"Offener Brief" von Bernhard Risch, Redakteur des "Liechtensteiner Volksblatts" und Präsident der Bürgerpartei, im "Liechtensteiner Volksblatt" [1]
8.11.1941
Offener Brief
Das Organ der V.D.B. in Liechtenstein scheint sich seit längerer Zeit ausserordentlich zu gefallen in ständigen Angriffen gegen meine Wenigkeit, sowohl in rein privaten Dingen als auch in meiner derzeitigen Eigenschaft als zeichnender Redaktor des "L. Volksblattes". Zuviel der Ehre, meine Herren, besonders da ich - vielleicht in direktem Gegensatz zu Ihnen - durchaus nicht an Ehrsucht leide.

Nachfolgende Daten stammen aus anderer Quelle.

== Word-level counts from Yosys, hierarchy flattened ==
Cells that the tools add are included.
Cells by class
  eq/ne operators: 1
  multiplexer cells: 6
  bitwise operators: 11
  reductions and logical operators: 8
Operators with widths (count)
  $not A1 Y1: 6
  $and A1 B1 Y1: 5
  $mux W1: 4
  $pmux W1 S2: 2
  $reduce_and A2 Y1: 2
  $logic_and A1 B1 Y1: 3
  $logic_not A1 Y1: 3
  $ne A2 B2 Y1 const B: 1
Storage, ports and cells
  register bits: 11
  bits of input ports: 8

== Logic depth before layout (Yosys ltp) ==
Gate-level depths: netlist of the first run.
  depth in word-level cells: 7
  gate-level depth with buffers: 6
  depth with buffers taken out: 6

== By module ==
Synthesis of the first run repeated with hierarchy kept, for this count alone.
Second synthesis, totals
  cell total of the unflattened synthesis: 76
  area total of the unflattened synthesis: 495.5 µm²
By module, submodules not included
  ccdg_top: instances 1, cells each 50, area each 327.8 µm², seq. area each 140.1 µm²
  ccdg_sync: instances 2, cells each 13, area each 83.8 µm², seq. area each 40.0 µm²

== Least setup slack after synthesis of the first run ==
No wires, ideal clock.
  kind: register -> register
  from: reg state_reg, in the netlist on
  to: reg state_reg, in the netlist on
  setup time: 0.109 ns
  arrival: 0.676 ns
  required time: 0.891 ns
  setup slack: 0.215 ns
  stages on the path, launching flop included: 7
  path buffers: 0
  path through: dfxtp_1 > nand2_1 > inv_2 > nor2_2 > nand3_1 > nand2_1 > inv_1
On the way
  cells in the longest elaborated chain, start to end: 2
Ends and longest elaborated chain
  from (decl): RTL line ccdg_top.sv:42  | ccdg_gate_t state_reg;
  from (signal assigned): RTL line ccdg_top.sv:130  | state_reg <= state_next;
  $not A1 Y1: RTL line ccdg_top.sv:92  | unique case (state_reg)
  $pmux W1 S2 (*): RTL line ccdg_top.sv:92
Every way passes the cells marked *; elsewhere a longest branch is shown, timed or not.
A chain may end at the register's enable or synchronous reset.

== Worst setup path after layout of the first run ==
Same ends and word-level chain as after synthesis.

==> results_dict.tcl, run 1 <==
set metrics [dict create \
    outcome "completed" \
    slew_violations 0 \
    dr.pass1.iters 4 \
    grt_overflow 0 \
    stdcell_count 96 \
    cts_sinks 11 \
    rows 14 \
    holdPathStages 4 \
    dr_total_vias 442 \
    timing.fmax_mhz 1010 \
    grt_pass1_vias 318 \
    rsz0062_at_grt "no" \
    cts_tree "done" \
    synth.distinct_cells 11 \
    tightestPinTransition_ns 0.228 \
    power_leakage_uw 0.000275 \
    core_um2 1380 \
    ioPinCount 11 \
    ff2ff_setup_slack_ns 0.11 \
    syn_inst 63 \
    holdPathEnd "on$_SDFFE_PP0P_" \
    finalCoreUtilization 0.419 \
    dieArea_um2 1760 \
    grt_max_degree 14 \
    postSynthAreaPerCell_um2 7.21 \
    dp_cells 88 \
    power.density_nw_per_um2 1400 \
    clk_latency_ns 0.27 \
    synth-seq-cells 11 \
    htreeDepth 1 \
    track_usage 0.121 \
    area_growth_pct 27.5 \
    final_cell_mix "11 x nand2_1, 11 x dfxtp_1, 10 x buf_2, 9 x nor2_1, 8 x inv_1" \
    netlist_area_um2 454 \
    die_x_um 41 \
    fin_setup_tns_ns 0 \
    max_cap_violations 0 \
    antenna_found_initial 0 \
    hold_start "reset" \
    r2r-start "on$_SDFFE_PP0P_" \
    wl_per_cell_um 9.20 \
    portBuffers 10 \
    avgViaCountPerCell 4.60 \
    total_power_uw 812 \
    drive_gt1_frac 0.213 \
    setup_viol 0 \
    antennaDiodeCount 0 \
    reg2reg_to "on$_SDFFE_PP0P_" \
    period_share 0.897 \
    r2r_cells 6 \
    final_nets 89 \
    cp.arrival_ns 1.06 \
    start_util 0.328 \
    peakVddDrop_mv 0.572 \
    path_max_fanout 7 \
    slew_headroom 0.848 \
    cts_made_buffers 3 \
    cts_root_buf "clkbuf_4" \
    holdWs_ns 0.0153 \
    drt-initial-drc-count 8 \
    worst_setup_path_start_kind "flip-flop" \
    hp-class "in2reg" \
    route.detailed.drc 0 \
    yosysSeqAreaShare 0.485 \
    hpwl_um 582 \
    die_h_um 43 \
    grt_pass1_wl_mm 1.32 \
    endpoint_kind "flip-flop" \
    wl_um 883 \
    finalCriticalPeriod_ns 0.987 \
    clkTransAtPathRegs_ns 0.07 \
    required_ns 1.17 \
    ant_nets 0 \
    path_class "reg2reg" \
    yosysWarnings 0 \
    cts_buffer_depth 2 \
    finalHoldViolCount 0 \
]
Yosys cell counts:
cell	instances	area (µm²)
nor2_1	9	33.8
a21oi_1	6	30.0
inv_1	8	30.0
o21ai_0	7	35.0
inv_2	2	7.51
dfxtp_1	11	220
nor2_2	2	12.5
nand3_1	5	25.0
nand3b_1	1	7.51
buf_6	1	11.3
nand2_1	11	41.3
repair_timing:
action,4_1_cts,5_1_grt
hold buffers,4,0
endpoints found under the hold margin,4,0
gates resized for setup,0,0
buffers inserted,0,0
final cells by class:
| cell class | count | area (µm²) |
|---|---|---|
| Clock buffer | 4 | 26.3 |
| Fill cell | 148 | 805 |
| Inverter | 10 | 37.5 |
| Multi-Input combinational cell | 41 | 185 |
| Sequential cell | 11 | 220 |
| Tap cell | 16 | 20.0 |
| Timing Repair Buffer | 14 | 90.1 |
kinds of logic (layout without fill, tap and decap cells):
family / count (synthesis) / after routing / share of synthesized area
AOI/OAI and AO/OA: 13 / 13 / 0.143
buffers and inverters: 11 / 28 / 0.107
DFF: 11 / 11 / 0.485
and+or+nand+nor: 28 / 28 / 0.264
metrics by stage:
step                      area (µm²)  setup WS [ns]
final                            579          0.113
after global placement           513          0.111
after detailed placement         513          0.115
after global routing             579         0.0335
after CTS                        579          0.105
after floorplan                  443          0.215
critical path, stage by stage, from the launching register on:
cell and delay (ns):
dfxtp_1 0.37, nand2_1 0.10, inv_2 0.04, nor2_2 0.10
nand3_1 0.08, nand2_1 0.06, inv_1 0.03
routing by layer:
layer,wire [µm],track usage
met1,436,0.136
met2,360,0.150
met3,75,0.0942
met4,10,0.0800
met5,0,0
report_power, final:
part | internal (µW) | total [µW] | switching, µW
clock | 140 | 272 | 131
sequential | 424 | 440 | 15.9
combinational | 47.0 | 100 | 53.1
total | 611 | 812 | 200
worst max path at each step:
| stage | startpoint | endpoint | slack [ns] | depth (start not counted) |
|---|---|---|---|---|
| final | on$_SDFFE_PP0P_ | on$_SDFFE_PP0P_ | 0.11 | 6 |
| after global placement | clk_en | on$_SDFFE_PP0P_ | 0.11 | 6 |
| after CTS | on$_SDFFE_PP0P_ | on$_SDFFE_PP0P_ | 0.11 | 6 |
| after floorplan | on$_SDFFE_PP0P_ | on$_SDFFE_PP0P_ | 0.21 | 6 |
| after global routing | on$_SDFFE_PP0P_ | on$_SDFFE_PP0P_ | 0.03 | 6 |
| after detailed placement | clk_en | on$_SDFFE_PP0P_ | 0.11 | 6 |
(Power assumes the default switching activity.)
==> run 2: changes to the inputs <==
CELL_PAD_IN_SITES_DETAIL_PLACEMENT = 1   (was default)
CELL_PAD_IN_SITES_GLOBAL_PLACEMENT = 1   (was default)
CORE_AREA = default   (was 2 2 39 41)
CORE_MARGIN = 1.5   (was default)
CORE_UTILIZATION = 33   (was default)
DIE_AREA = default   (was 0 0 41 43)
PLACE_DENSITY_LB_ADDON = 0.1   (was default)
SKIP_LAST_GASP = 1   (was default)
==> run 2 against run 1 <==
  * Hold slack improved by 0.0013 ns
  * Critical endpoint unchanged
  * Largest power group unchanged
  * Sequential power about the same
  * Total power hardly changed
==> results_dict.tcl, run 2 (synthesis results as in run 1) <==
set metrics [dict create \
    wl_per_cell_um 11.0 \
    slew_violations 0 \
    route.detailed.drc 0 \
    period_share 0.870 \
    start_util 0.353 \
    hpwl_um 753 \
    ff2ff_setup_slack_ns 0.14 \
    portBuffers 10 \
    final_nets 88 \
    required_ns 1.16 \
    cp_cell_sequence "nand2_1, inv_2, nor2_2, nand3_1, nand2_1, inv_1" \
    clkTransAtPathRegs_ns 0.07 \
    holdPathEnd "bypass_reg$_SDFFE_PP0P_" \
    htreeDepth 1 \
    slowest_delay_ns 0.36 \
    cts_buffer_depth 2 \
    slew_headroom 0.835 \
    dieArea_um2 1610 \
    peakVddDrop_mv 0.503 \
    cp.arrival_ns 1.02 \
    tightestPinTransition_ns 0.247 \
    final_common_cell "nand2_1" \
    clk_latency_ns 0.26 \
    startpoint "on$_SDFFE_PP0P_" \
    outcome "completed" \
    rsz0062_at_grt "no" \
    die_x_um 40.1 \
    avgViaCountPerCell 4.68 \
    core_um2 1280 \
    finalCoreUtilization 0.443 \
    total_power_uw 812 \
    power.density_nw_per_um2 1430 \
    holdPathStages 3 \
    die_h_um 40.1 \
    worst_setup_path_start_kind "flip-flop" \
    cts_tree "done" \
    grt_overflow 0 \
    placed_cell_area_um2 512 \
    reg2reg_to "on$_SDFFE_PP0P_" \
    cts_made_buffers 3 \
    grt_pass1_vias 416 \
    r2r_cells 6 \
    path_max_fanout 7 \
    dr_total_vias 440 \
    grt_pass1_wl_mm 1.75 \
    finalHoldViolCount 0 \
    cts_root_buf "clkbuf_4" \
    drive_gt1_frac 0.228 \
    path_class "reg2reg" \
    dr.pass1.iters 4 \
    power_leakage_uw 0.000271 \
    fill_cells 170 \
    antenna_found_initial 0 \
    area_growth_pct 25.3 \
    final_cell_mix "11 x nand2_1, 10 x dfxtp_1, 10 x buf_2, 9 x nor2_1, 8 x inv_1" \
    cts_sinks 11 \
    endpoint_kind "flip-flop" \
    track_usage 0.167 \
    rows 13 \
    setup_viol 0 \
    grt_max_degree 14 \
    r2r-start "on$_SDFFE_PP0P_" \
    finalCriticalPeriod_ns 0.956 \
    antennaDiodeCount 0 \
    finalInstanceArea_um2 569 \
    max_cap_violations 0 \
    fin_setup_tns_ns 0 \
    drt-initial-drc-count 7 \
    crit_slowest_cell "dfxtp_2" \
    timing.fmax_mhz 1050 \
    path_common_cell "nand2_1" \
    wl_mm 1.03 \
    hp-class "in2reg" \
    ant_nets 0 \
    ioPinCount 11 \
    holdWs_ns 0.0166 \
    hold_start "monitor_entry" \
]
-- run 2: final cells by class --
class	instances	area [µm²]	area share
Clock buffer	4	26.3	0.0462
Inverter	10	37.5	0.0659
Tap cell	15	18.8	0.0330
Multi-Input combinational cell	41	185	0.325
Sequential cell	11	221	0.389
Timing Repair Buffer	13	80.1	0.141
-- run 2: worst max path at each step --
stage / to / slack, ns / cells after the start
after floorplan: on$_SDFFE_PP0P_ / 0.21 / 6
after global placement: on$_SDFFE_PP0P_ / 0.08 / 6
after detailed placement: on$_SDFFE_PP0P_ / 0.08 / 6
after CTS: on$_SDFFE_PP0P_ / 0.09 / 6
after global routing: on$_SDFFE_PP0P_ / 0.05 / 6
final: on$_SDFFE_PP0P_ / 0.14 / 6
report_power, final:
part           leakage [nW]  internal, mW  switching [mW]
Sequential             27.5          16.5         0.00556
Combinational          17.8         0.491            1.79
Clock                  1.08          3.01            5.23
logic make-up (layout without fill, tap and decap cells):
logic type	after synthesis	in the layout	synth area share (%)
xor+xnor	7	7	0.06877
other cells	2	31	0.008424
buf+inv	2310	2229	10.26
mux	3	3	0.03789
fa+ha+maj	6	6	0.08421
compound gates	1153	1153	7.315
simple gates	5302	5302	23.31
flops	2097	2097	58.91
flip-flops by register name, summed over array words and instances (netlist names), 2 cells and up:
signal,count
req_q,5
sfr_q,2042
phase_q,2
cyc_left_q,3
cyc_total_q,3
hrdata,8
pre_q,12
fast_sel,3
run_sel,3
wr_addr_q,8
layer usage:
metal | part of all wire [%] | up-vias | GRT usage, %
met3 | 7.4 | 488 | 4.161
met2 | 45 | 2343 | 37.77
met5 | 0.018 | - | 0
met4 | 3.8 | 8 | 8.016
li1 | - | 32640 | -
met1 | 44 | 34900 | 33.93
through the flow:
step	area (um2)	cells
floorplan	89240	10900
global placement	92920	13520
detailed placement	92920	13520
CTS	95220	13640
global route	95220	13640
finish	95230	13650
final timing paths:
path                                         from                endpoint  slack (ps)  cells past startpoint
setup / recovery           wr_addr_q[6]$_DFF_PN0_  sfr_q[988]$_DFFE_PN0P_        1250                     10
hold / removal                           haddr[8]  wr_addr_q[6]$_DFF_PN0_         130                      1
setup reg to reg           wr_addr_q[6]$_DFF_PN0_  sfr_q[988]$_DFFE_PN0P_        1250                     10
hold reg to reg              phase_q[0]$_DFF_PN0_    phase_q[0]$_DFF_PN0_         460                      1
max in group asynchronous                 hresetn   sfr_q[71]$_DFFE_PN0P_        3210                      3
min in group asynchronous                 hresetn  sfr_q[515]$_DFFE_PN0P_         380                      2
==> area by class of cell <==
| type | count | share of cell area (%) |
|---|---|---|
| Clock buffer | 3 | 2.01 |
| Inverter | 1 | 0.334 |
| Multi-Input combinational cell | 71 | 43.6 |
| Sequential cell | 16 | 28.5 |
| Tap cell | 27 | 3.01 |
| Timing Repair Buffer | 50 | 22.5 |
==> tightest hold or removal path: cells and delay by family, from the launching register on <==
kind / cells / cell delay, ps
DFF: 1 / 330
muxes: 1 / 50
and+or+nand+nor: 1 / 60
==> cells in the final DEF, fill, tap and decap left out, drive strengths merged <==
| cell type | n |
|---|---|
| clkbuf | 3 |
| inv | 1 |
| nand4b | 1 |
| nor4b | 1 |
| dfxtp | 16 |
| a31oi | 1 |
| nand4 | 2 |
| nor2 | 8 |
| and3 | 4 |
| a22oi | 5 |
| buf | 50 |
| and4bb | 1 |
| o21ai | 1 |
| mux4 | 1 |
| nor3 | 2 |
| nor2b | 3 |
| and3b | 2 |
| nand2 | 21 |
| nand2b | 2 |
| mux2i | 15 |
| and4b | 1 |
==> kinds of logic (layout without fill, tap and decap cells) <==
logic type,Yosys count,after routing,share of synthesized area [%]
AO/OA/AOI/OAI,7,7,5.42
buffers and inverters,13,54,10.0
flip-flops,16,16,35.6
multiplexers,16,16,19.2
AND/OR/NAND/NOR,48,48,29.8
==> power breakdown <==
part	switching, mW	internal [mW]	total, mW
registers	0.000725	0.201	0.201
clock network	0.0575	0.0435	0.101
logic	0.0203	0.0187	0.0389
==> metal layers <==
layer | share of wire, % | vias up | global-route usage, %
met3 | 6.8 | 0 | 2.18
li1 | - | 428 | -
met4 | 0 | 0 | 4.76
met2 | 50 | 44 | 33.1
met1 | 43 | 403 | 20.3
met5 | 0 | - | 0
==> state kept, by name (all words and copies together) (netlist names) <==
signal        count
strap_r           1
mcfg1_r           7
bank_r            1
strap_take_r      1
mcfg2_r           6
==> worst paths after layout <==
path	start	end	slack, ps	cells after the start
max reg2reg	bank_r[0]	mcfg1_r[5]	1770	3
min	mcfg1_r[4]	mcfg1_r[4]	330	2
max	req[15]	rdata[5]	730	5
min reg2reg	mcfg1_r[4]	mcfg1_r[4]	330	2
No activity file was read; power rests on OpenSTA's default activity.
### src/logic/pcfg_pkg.sv
package pcfg_pkg;
  // Pin counts
  localparam int unsigned NUM_PINS     = 20;
  localparam int unsigned IDX_W        = 5;
  // Pad configuration windows in extended register space
  localparam logic [15:0] PORT0_PAD_BASE = 16'hA040;
  localparam logic [15:0] PORT1_PAD_BASE = 16'hA048;
  localparam logic [15:0] PORT2_PAD_BASE = 16'hA060;
  localparam logic [4:0]  PORT01_PADS    = 5'h10;
  localparam logic [4:0]  PORT2_PADS     = 5'h04;
  // Function-select registers for port 0 pins 0 and 1
  localparam logic [15:0] PIN0_FSEL_ADDR = 16'hA050;
  localparam logic [15:0] PIN1_FSEL_ADDR = 16'hA051;
  // Values after reset
  localparam logic [7:0]  PAD_CFG_RESET  = 8'h00;
  localparam logic [7:0]  FSEL_RESET     = 8'h00;
  localparam logic [7:0]  ROUTE_RESET    = 8'h33;  // I2C receive lines idle high
  // Pad configuration field positions
  localparam int unsigned INPUT_BUFFER_ON_BIT     = 7;
  localparam int unsigned ANALOG_SWITCH_SECOND_BIT = 6;
  localparam int unsigned PULLUP_ON_BIT           = 5;
  localparam int unsigned PULLDOWN_ON_BIT         = 4;
  localparam int unsigned ANALOG_SWITCH_PRIMARY_BIT = 3;
  localparam int unsigned HIGH_SIDE_DRIVER_ON_BIT = 2;
  localparam int unsigned LOW_SIDE_DRIVER_ON_BIT  = 1;
  localparam int unsigned INPUT_INVERT_BIT        = 0;
  // Function-select field positions
  localparam int unsigned TOUCH_ROUTE_BIT      = 7;
  localparam int unsigned I2C_MASTER_ROUTE_BIT = 6;
  localparam int unsigned I2C_SLAVE2_ROUTE_BIT = 5;
  localparam int unsigned CAPCOMP_ROUTE_BIT    = 4;
  localparam int unsigned SPI_ROUTE_BIT        = 3;
  localparam int unsigned IRQ_GROUP1_BIT       = 2;
  localparam int unsigned IRQ_GROUP0_BIT       = 1;
  localparam int unsigned PLAIN_GPIO_BIT       = 0;
  // Output source chosen for a muxed pin
  typedef enum logic [2:0] {
    SRC_NONE     = 3'h0,
    SRC_I2C_M    = 3'h1,
    SRC_I2C_S2   = 3'h2,
    SRC_CAPCOMP  = 3'h3,
    SRC_SPI      = 3'h4,
    SRC_GPIO     = 3'h5
  } pcfg_src_type;
endpackage
File: config.mk
export PLATFORM = sky130hd
export DESIGN_NAME = lbsdi_top
export DESIGN_NICKNAME = d
export VERILOG_FILES = /design/src/rtl/lbsdi_sync.v /design/src/rtl/lbsdi_lb_det.v /design/src/rtl/lbsdi_top.v
export VERILOG_INCLUDE_DIRS = /design/src /design/src/rtl
export SDC_FILE = /design/constraint.sdc
export NUM_CORES = 1
export LEC_CHECK = 0
export BUFFER_PORTS_ARGS = -buffer_cell sky130_fd_sc_hd__buf_4
export CORE_MARGIN = 5
export CORE_UTILIZATION = 45
export CTS_CLUSTER_DIAMETER = 200
export DETAILED_ROUTE_END_ITERATION = 16
export GPL_ROUTABILITY_DRIVEN = 0
export HOLD_SLACK_MARGIN = 0.06
export SYNTH_ARGS = -nofsm -noshare
export SYNTH_HDL_FRONTEND = slang
export SYNTH_SLANG_ARGS = --single-unit
File: constraint.sdc
create_clock -name core_clk -period 30.3 [get_ports core_clk]
set_input_delay 6.06 -clock core_clk [delete_from_list [all_inputs] [get_ports core_clk]]
set_output_delay 6.06 -clock core_clk [all_outputs]
set_load 0.01 [all_outputs]
==> src/rtl/blsc_regs.svh <==
// blsc_regs.svh: offsets, fields, masks and resets of the
// stride and colour register bank.
// assumes: offsets are byte offsets within the 16 MB host-bus memory space.
`ifndef BLSC_REGS_SVH
`define BLSC_REGS_SVH

// register bank sits 4 MB above the memory-space base
`define BLSC_BANK_BASE 24'h40_0000
`define BLSC_NUM_REGS 11
// byte offsets inside the memory space
`define BLSC_OFF_LINE_STRIDE 24'h40_0000
`define BLSC_OFF_SHARED_BG 24'h40_0004
`define BLSC_OFF_SHARED_FG 24'h40_0008
`define BLSC_OFF_MONO_CTRL 24'h40_000C
`define BLSC_OFF_ENGINE_CTRL 24'h40_0010
`define BLSC_OFF_PAT_ADDR 24'h40_0014
`define BLSC_OFF_SRC_ADDR 24'h40_0018
`define BLSC_OFF_DST_ADDR 24'h40_001C
`define BLSC_OFF_DST_EXTENT 24'h40_0020
`define BLSC_OFF_SRC_BG 24'h40_0024
`define BLSC_OFF_SRC_FG 24'h40_0028
// register indices
`define BLSC_IDX_LINE_STRIDE 4'd0
`define BLSC_IDX_SHARED_BG 4'd1
`define BLSC_IDX_SHARED_FG 4'd2
`define BLSC_IDX_MONO_CTRL 4'd3
`define BLSC_IDX_ENGINE_CTRL 4'd4
`define BLSC_IDX_SRC_BG 4'd9
`define BLSC_IDX_SRC_FG 4'd10
// stride fields
`define BLSC_DST_STRIDE_LSB 16
`define BLSC_DST_STRIDE_MSB 28
`define BLSC_SRC_STRIDE_LSB 0
`define BLSC_SRC_STRIDE_MSB 12
// colour, select and depth fields
`define BLSC_COLOR_MSB 23
`define BLSC_SRC_COLOR_SEL 27
`define BLSC_DEPTH_LSB 24
`define BLSC_DEPTH_MSB 25
`define BLSC_DEPTH_CTRL 23
`define BLSC_BUSY_BIT 31
// writable masks
`define BLSC_MASK_STRIDE 32'h1FFF_1FFF
`define BLSC_MASK_COLOR 32'h00FF_FFFF
`define BLSC_MASK_MONO_CTRL 32'h0F3F_3F3F
`define BLSC_MASK_ENGINE_CTRL 32'h03FF_FFFF
`define BLSC_MASK_FULL 32'hFFFF_FFFF
// reset values
`define BLSC_RESET_VALUE 32'h0000_0000
`define BLSC_RESET_ADDR 32'h0000_0000
// colour byte masks per depth
`define BLSC_CMASK_8BPP 24'h00_00FF
`define BLSC_CMASK_16BPP 24'h00_FFFF
`define BLSC_CMASK_24BPP 24'hFF_FFFF

`endif

==> src/rtl/blsc_pkg.sv <==
// blsc_pkg.sv: types shared by the stride and colour register bank.
// assumes: included constants come from blsc_regs.svh.
package blsc_pkg;

  // engine colour depth code
  typedef enum logic [1:0] {
    BLSC_DEPTH_8   = 2'b00,
    BLSC_DEPTH_16  = 2'b01,
    BLSC_DEPTH_24  = 2'b10,
    BLSC_DEPTH_RSV = 2'b11
  } blsc_depth_e;

  // kind of source operand of the running operation
  typedef enum logic [1:0] {
    BLSC_SRC_NONE  = 2'b00,
    BLSC_SRC_MONO  = 2'b01,
    BLSC_SRC_FB    = 2'b10,
    BLSC_SRC_HOST  = 2'b11
  } blsc_src_e;

  typedef logic [31:0] blsc_word_t;
  typedef logic [23:0] blsc_color_t;
  typedef logic [12:0] blsc_stride_t;

endpackage : blsc_pkg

Wegen der privaten Angriffe und Sticheleien gedenke ich mich denn auch beileibe nicht in ein unfruchtbares Presseduell mit jenen Herren einzulassen. Wäre schade um jeden Tropfen Druckerschwärze. Nur eines möchte ich hier feststellen: Ich werde trotz Ihren Anrempelungen auch weiterhin jedem anständigen Menschen - ob Christ oder Jude - den üblichen Strassengruss in anständiger Weise erwidern, werde mich auch weiterhin getrauen, mit Angehörigen der von Ihrer Seite so verpönten und verfolgten Rasse öffentlich zu reden. Als Mensch und Christ werde ich überhaupt nie für eine unduldsame Verfolgung oder Verachtung Andersgläubiger oder anderer Rassen zu haben sein.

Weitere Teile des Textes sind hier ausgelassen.